[ABOUT THIS TASK] Using the records below, report how many lines include "path", and give no more than the number.

[INPUT]

++++++++

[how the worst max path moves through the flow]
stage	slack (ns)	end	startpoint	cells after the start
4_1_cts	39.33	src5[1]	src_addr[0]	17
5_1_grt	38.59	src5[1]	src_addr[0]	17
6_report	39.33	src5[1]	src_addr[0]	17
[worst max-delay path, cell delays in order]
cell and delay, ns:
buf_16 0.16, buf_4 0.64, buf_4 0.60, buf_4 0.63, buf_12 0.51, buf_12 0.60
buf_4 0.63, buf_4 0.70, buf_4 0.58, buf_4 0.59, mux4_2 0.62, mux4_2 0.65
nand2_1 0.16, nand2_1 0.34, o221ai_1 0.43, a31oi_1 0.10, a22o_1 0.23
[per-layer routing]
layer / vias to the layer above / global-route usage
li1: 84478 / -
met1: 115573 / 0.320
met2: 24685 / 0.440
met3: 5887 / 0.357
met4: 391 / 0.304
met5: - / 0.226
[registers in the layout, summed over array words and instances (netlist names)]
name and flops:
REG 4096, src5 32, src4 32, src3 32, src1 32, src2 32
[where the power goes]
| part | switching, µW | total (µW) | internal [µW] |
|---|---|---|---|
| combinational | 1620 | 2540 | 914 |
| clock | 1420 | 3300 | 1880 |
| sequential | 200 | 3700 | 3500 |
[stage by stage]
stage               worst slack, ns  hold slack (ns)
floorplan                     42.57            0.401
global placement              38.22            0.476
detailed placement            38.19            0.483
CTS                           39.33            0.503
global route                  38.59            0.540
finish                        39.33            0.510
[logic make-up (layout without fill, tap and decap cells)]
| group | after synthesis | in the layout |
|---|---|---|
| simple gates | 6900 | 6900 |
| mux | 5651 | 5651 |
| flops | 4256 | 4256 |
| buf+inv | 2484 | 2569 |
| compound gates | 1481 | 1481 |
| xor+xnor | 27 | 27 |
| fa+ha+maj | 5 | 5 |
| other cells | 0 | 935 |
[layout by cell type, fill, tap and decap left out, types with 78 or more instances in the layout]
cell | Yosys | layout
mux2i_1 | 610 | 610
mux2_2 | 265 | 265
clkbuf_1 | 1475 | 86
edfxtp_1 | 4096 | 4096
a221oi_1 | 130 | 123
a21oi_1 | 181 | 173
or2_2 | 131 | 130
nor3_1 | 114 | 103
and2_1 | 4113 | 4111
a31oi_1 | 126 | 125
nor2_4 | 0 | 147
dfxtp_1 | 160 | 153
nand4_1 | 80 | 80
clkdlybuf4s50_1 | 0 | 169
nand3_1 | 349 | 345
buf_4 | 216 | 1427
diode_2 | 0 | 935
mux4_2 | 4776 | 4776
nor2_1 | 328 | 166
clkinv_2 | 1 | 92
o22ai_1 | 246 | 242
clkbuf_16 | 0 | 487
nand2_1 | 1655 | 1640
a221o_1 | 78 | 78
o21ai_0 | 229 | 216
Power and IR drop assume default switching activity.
--- design.v ---
`timescale 1ns/10ps
module ALU (alu_enable, alu_op, src1, src2, alu_out, alu_overflow);
input 				alu_enable;
input 	[4-1:0] 	alu_op;
input 	[32-1:0] 	src1;
input 	[32-1:0] 	src2;
output 	[32-1:0] 	alu_out;
output 				alu_overflow;
reg		[32-1:0]		alu_out;
reg						alu_overflow;
reg		[63:0]				temp;
always@(*)begin
	alu_overflow = 1'b0;
	if(alu_enable)begin
		case(alu_op)
			4'b0000	:	begin
							alu_out = src1 + src2;
							if((src1[31]==0 && src2[31]==0 && alu_out[31]==1)||
							   (src1[31]==1 && src2[31]==1 && alu_out[31]==0))
								alu_overflow = 1'b1;
							else
								alu_overflow = 1'b0;
							end
			4'b0001	:	begin
							alu_out = src1 - src2;
							if((src1[31]==0 && src2[31]==1 && alu_out[31]==1)||
							   (src1[31]==1 && src2[31]==0 && alu_out[31]==0))
								alu_overflow = 1'b1;
							else
								alu_overflow = 1'b0;
							end
			4'b0010	:	alu_out = src1 & src2;
			4'b0011	:	alu_out = src1 | src2;
			4'b0100	:	alu_out = src1 ^ src2;
			4'b0101	:	alu_out = ~(src1 | src2);
			4'b0110	:	alu_out = src1 >> src2;
			4'b0111	:	begin
							temp = {src1,src1};
							temp = temp >> src2;
							alu_out = temp[31:0];
			                                end
			4'b1000      :     alu_out = ~src1                           ;
			4'b1001     :     alu_out = ~(src1 & src2)                  ;
			4'b1010      :     begin
							if( src1[31]==0 && src2[31]==0 && src1>src2 || src1[31]==0 && src2[31]==1 || src1[31]==1 && src2[31]==1 && src1[30:0]>src2[30:0]  ) 
								alu_out = src1; 
							else 
								alu_out = src2;
						end
			4'b1011      :     begin
							if(src1[31]==0 && src2[31]==0 && src1>src2 || src1[31]==0 && src2[31]==1 || src1[31]==1 && src2[31]==1 && src1[30:0]>src2[30:0]) 
								alu_out = src2; 
							else 
								alu_out = src1;
						end
			4'b1100      :     begin
							if(src1[31]==1) 
								alu_out = 33'b100000000000000000000000000000000-src1; 
							else 
								alu_out = src1;
						end
			4'b1101     :     begin
							if(src1[31]==0 && src2[31]==0 && src1>src2 || src1[31]==0 && src2[31]==1 || src1[31]==1 && src2[31]==1 && src1[30:0]>src2[30:0])  
								alu_out = 32'd0; 
							else
								alu_out = 32'd1;
						end
			4'b1110      :     alu_out = src1 << src2;
			4'b1111     :     begin
							temp = {src1,src1};
							temp = temp << src2;
							alu_out = temp[63:32];
						end
			endcase
		end
	else 
		alu_out = 32'b0;
	end
endmodule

++++++++

[SOLUTION FOR THIS TASK] 2